Comment on page



Substreams is a powerful indexing technology, which allows you to:
  1. 1.
    Extract data from several blockchains (Ethereum, Polygon, BNB, Solana...).
  2. 2.
    Apply custom transformations to the data.
  3. 3.
    Send the data to a place of your choice (for example, a Postgres database or a file).


Firehose is the extraction layer of Substreams (i.e. step number one of the previous glossary entry). Although Firehose is a different project, it is tightly related to Substreams.


CLI, which stands for command-line interface, is a text-based interface that allows you to input commands to interact with a computer. The Substreams CLI allows you to deploy and manage your Substreams.

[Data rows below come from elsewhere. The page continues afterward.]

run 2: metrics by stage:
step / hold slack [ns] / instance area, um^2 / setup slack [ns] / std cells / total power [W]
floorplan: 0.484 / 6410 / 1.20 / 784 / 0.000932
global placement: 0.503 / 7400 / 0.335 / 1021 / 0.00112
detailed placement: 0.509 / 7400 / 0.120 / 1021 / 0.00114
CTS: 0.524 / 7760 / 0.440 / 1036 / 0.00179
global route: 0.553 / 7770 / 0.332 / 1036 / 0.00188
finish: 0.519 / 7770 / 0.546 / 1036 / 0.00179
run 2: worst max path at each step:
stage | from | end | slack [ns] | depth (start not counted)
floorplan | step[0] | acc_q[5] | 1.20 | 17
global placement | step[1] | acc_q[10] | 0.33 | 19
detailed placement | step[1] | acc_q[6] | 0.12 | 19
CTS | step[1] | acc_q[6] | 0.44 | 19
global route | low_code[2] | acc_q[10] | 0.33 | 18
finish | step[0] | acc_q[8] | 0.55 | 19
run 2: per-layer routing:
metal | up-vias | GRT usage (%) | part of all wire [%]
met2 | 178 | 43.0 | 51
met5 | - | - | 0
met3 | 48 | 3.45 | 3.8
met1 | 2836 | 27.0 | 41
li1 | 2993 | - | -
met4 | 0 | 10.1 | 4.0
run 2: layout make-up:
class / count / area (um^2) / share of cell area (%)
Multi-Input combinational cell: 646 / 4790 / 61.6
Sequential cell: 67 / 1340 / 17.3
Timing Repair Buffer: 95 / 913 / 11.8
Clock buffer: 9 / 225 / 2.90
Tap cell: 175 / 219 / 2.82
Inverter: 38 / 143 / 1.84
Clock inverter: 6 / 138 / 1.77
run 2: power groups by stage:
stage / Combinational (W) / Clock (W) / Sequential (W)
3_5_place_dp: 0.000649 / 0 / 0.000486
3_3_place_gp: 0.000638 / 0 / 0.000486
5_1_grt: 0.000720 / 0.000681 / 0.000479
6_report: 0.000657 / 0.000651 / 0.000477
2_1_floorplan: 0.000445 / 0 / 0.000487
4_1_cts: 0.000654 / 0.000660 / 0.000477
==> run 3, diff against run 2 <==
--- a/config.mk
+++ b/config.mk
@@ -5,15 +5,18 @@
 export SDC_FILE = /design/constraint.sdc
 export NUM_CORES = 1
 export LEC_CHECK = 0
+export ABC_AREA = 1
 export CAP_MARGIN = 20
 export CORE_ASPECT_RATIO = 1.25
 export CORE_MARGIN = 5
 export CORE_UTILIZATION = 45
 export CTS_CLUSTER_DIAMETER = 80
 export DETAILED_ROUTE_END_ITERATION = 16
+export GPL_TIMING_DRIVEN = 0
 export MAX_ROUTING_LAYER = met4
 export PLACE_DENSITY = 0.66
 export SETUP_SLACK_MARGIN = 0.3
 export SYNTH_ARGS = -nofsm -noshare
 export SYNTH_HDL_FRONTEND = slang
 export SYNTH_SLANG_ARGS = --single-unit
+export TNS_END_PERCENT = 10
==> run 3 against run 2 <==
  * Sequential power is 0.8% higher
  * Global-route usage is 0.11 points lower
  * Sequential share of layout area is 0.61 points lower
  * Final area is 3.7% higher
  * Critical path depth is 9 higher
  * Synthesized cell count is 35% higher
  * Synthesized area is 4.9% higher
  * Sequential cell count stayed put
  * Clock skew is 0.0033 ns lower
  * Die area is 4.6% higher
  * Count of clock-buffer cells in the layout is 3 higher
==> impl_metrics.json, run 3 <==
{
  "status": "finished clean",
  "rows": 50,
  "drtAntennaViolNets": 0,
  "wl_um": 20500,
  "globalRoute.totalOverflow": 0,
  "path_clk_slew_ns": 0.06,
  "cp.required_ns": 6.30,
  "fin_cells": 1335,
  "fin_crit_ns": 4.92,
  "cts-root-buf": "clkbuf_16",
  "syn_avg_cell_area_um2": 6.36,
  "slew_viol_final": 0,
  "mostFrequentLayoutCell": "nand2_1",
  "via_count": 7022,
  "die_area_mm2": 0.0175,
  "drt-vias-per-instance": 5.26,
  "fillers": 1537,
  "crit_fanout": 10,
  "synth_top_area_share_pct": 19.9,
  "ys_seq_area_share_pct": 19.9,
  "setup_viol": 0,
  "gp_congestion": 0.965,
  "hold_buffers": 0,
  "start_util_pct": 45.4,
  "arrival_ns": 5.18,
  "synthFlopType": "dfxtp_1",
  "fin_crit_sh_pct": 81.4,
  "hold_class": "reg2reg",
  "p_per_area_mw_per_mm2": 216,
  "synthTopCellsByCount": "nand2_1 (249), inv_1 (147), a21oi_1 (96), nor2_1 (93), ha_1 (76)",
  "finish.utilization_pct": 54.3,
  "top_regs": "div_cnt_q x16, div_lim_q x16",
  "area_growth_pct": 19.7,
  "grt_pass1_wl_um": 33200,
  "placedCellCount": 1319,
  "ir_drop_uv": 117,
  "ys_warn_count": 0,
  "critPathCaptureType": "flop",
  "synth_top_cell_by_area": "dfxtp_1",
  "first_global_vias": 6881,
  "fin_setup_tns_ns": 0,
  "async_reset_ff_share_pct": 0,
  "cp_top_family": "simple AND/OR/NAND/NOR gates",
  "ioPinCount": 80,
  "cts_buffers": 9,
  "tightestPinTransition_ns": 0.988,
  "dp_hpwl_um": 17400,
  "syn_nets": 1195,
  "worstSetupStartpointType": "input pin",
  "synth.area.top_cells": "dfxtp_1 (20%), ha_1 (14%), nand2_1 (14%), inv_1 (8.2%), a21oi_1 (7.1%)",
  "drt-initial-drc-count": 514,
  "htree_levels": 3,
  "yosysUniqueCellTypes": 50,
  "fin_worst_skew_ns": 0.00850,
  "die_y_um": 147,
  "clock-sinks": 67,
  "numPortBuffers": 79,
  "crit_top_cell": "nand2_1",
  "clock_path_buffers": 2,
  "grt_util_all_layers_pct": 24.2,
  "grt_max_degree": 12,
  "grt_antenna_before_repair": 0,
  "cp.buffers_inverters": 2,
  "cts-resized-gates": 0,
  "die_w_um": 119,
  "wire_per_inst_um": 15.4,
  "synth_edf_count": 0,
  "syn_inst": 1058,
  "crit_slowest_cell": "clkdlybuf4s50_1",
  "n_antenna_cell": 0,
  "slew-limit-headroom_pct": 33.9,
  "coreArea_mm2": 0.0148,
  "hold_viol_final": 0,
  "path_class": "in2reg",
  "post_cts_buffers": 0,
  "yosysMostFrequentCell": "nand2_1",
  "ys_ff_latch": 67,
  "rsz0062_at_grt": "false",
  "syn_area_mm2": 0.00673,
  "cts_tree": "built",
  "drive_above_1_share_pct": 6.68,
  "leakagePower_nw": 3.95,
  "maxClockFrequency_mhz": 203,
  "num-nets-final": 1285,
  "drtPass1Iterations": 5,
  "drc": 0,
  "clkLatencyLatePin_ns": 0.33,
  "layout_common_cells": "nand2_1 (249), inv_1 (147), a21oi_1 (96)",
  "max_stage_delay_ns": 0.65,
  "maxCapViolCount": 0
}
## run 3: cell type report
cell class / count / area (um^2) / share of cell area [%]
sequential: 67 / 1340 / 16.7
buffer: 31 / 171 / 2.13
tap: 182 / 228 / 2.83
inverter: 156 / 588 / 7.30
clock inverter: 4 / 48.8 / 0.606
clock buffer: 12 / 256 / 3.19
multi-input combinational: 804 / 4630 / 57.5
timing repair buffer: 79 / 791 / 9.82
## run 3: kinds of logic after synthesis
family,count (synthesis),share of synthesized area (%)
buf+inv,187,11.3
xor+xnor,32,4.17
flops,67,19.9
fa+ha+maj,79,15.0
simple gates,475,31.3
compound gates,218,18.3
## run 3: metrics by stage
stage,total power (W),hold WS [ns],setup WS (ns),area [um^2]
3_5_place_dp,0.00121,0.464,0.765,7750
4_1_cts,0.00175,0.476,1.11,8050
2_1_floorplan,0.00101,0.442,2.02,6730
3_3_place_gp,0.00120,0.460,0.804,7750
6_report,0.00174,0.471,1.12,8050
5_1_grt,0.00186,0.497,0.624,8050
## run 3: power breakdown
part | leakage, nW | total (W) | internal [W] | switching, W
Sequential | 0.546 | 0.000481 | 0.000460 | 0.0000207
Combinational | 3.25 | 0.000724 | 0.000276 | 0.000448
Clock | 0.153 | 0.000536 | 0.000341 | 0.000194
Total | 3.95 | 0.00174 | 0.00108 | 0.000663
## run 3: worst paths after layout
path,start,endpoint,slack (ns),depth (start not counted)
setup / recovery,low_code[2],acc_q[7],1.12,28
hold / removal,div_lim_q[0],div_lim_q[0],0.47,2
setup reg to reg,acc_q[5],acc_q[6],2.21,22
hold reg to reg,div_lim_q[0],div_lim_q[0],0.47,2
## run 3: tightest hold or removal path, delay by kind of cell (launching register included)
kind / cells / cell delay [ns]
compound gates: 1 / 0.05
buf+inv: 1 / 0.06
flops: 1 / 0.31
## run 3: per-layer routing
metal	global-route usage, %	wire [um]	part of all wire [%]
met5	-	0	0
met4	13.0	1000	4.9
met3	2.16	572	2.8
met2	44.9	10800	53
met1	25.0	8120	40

Modules are small pieces of Rust code running in a WebAssembly (WASM) virtual machine. Modules have one or more inputs and an output. For example, a module could receive an Ethereum block as input and emit a list of transfers for that block as output.
There are two types of modules: map and store.

map Module

map modules receive an input and emit an output (i.e. they perform a transformation).

store Module

store modules write to key-value stores and are stateful. They are useful in combination with map modules to keep track of past data.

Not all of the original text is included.